_Action item_
From the line with "buf | 164 |" through the line with "after floorplan | 900 | 3.62 | - | 0.874", repeat the entries verbatim, both end lines included, and add nothing.

_Supplied data_
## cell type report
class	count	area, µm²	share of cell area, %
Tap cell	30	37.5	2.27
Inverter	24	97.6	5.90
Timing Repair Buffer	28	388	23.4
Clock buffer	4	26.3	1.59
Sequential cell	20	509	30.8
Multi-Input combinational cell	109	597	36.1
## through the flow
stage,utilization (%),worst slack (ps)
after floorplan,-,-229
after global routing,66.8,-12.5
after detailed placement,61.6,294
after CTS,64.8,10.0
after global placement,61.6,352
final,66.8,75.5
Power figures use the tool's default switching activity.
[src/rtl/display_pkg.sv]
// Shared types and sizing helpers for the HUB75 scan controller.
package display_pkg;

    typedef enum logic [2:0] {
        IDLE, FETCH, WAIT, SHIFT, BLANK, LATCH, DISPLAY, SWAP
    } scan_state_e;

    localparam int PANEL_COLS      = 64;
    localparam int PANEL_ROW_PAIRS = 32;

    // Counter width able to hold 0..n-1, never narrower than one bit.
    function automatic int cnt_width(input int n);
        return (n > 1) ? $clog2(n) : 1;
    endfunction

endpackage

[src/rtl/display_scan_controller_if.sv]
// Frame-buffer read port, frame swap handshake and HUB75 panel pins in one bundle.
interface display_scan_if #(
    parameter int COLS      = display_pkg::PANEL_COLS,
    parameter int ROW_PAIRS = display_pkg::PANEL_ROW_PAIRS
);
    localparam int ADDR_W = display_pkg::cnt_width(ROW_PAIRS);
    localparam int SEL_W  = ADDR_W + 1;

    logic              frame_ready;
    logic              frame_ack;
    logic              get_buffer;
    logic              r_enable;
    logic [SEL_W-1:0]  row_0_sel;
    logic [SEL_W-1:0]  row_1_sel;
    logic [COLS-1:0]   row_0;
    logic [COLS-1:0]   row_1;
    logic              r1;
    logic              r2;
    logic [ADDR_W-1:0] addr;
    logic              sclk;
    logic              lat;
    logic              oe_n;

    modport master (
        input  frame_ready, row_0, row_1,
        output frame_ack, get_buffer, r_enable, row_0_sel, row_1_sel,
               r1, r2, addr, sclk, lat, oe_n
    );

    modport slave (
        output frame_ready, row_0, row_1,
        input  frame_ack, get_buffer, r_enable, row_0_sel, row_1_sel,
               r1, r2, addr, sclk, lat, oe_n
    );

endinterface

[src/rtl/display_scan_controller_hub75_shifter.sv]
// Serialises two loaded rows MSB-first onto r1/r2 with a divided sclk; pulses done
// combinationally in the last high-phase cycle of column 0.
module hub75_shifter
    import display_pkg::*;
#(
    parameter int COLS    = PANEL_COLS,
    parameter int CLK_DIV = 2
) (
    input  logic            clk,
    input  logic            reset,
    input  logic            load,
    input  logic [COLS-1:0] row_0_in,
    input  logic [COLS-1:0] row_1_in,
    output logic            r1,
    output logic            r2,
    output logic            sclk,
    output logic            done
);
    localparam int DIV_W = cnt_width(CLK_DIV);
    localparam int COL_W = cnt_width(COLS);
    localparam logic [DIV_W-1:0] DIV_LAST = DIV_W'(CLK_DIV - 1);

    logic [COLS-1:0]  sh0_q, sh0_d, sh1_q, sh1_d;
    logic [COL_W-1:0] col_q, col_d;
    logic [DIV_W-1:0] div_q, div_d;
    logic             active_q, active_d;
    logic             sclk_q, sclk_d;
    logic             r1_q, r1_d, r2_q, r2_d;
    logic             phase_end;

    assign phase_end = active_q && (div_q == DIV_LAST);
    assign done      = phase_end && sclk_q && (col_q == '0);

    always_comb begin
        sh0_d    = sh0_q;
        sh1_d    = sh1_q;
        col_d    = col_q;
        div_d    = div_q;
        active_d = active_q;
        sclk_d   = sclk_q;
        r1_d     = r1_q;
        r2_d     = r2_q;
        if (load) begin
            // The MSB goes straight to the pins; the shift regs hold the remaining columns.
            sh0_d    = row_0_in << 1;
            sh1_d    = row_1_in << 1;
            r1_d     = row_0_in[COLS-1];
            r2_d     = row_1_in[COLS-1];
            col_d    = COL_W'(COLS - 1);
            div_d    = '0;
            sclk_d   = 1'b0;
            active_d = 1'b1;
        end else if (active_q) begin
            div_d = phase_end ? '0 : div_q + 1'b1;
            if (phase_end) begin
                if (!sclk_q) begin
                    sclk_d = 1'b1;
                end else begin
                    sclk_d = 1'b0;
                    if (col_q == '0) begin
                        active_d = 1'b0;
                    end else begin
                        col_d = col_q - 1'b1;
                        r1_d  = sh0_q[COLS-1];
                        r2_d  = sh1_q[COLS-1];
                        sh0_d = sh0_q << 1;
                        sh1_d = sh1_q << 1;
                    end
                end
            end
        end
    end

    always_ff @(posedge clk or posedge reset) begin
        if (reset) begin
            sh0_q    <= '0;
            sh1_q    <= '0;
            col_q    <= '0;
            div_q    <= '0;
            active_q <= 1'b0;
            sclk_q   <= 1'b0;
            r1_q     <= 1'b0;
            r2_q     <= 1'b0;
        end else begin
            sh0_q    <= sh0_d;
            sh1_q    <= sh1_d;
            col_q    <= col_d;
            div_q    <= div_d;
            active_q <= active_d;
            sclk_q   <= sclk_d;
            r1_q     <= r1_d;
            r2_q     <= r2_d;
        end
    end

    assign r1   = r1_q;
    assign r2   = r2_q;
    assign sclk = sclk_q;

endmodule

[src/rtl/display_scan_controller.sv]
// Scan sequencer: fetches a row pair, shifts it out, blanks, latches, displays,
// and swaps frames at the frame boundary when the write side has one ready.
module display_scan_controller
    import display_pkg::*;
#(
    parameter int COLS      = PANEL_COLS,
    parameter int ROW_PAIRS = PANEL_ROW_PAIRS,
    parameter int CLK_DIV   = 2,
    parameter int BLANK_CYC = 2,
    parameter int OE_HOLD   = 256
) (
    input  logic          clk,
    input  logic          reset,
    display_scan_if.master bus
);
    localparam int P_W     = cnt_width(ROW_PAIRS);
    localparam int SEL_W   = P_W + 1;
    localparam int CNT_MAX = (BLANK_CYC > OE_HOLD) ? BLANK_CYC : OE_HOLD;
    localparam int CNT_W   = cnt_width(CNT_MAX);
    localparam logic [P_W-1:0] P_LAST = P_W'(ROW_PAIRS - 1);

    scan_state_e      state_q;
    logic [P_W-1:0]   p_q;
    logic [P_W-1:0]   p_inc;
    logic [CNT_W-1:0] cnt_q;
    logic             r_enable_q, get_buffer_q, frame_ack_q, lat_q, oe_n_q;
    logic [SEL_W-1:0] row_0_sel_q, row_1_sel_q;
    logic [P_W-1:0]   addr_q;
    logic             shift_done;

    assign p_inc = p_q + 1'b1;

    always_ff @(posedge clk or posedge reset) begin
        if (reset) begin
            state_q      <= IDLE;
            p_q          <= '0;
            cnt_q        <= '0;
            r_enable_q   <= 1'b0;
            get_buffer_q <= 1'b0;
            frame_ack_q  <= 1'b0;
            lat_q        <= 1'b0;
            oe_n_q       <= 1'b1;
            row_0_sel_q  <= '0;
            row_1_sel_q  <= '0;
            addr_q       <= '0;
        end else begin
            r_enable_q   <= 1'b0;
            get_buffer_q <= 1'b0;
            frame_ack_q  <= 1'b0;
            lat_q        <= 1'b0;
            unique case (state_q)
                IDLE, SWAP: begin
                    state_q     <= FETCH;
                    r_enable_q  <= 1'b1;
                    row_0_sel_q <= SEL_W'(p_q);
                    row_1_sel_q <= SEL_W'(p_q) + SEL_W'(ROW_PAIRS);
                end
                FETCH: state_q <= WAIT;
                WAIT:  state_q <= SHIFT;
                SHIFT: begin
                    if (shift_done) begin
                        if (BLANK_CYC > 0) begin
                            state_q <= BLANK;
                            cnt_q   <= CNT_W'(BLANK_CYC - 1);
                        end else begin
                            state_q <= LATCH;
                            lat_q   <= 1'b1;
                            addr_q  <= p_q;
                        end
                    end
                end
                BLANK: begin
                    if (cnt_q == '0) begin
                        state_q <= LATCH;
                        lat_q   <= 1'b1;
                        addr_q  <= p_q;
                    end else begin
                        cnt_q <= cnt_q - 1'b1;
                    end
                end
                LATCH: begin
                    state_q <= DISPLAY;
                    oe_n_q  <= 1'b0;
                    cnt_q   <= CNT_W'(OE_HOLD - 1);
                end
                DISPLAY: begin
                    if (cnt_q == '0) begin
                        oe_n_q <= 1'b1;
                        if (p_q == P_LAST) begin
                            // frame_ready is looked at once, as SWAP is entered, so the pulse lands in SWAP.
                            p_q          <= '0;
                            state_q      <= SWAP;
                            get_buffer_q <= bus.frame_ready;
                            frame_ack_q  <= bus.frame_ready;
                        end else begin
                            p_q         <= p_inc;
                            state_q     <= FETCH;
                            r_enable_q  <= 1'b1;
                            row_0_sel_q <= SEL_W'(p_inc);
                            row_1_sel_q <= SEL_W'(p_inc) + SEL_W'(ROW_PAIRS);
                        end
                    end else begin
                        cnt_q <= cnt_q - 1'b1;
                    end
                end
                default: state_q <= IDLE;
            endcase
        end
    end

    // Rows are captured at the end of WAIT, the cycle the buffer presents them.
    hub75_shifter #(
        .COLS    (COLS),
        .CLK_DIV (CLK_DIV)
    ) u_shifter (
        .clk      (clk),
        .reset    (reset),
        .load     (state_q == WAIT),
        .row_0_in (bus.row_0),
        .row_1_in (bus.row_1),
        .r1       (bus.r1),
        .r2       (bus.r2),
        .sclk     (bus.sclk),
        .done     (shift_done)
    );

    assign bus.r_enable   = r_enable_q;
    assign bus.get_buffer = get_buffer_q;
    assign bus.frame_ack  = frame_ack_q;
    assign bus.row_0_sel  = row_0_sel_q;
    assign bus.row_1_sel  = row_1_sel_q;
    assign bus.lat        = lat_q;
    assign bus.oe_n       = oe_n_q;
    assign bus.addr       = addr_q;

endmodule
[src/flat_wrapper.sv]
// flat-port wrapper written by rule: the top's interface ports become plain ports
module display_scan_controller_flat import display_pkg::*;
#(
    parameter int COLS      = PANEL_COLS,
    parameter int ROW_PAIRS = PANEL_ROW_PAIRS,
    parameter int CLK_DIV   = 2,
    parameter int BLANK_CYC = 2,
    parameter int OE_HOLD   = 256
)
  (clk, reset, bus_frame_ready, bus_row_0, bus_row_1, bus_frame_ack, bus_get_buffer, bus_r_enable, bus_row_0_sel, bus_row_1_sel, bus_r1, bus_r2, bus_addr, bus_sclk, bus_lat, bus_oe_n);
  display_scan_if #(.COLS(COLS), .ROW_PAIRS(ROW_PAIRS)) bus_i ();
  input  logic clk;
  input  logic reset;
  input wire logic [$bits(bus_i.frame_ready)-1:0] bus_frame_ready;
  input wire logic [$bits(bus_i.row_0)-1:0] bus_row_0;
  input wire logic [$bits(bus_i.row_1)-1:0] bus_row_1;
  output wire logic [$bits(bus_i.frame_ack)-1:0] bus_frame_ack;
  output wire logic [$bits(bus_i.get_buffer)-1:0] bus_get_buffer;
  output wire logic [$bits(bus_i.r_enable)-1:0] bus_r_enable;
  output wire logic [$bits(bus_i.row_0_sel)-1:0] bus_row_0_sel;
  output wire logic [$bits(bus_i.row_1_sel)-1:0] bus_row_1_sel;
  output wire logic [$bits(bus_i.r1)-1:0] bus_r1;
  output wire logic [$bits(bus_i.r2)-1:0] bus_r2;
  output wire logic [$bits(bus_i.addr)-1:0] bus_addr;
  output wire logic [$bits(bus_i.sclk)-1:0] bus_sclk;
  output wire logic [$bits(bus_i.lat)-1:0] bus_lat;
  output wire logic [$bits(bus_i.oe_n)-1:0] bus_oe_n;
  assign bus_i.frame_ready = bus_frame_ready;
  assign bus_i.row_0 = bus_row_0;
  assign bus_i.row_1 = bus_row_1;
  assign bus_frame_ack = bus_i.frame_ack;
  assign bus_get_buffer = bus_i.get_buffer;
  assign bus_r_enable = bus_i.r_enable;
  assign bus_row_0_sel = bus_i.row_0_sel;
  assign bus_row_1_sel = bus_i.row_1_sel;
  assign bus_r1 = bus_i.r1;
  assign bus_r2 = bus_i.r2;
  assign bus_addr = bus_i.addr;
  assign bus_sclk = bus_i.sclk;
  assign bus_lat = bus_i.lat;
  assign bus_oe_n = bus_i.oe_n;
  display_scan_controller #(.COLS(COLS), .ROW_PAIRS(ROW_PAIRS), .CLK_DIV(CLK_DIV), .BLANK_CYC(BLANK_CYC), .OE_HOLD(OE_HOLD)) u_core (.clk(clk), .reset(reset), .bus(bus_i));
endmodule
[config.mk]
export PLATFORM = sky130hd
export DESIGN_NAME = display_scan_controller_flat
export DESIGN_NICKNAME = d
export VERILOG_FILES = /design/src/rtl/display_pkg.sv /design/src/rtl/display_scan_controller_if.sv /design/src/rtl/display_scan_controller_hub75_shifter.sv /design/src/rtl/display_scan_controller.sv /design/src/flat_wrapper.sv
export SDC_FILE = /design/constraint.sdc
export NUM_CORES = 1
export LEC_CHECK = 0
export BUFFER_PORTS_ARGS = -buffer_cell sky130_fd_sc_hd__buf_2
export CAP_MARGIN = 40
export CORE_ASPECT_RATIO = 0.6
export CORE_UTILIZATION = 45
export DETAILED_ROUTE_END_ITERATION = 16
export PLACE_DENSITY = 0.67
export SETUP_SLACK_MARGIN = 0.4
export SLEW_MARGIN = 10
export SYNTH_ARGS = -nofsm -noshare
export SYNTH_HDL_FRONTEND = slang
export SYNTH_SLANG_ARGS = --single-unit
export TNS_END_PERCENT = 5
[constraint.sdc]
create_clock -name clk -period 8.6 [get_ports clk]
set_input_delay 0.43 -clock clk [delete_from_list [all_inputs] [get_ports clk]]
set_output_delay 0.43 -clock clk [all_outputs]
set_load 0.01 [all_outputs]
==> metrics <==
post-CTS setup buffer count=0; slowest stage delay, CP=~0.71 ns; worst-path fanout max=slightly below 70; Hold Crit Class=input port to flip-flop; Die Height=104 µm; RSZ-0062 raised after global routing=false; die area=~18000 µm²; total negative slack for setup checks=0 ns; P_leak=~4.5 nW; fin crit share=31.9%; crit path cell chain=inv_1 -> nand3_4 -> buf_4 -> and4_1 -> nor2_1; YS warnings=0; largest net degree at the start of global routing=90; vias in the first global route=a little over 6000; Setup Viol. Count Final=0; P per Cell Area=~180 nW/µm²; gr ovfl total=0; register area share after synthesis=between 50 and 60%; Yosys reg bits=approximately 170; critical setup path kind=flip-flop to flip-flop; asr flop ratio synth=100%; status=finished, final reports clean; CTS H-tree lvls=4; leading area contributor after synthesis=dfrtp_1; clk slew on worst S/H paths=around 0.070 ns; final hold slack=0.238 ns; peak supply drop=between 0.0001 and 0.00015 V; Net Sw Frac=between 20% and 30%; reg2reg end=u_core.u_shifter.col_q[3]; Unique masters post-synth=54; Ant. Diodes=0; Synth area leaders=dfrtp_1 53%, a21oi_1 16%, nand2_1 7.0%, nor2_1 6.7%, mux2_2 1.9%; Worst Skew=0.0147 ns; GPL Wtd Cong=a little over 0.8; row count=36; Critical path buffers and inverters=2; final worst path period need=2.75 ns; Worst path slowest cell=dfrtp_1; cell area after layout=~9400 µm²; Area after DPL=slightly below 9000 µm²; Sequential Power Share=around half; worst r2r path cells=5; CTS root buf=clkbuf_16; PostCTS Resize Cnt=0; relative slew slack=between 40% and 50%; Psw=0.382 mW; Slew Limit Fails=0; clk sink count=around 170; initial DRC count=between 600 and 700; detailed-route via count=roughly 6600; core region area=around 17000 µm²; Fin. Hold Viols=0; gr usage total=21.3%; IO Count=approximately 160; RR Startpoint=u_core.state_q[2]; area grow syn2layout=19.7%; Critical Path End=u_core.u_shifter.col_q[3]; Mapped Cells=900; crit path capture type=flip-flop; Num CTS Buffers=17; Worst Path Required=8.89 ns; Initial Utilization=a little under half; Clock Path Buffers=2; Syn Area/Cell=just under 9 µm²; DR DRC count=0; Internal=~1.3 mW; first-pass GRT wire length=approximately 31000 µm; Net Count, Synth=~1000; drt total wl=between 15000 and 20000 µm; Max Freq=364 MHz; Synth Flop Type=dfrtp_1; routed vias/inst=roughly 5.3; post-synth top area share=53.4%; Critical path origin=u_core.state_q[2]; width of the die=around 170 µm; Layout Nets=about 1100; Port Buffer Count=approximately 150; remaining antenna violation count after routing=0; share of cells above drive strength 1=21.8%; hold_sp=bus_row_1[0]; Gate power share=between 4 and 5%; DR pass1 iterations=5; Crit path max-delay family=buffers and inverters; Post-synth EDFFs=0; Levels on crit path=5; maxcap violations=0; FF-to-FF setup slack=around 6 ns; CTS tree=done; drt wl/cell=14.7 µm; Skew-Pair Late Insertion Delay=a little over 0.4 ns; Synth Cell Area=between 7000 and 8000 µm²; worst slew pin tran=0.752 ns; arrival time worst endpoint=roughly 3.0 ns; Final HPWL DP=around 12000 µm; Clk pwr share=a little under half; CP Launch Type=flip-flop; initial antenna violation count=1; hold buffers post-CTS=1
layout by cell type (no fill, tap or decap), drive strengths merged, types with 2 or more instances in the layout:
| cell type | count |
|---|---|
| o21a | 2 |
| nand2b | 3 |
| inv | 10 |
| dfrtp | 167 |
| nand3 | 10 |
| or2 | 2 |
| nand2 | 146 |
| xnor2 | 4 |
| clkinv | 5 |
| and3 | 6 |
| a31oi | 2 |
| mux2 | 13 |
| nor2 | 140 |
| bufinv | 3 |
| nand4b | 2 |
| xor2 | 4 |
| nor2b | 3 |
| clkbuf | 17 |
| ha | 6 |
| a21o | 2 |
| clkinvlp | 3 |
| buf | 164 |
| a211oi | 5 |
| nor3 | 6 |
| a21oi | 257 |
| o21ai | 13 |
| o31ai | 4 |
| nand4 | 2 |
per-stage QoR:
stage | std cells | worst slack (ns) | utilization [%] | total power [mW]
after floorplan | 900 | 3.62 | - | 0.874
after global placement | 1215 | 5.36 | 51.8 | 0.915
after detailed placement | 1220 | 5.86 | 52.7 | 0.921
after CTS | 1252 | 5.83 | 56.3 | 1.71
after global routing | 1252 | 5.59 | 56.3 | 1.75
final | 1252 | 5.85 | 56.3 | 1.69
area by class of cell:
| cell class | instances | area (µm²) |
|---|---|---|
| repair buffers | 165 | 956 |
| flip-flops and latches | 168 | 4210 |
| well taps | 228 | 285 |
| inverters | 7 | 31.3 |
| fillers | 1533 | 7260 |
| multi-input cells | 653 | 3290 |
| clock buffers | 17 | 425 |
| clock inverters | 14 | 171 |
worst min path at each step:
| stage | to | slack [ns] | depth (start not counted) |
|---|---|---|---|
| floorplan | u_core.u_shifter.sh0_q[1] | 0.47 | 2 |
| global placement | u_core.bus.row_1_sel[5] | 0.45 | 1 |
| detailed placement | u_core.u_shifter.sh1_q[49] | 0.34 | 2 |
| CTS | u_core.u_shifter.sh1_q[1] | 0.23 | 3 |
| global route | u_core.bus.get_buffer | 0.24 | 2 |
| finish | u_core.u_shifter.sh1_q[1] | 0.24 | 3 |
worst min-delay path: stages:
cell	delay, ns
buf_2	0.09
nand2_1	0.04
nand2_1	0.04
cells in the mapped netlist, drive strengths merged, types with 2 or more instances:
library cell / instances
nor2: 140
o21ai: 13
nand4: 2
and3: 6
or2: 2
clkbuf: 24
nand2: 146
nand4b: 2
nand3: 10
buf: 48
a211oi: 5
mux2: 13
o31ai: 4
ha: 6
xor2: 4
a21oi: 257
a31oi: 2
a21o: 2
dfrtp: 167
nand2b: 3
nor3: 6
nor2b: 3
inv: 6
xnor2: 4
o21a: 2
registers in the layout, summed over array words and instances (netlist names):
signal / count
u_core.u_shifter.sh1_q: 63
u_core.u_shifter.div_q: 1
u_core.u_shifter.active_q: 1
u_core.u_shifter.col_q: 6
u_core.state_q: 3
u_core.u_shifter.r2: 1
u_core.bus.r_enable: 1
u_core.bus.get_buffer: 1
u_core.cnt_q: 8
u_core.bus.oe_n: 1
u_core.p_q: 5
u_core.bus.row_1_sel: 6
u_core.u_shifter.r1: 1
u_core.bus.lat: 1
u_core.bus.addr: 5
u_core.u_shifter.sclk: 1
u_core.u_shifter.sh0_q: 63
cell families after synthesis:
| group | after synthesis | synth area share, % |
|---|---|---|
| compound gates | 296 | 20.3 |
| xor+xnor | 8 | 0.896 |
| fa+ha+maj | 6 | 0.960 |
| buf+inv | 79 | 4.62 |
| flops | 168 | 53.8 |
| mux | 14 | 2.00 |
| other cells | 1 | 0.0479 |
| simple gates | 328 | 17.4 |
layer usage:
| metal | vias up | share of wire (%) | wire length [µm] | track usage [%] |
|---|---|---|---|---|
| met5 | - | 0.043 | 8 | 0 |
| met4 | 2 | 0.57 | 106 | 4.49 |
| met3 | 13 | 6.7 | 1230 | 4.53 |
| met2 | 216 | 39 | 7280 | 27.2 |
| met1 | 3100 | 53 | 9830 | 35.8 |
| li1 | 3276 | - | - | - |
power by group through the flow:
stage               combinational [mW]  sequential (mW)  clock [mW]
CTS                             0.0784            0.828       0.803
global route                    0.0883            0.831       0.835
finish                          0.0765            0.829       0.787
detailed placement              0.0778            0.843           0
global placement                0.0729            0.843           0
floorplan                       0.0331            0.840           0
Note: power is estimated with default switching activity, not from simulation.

_Answer to this problem_
| buf | 164 |
| a211oi | 5 |
| nor3 | 6 |
| a21oi | 257 |
| o21ai | 13 |
| o31ai | 4 |
| nand4 | 2 |
per-stage QoR:
stage | std cells | worst slack (ns) | utilization [%] | total power [mW]
after floorplan | 900 | 3.62 | - | 0.874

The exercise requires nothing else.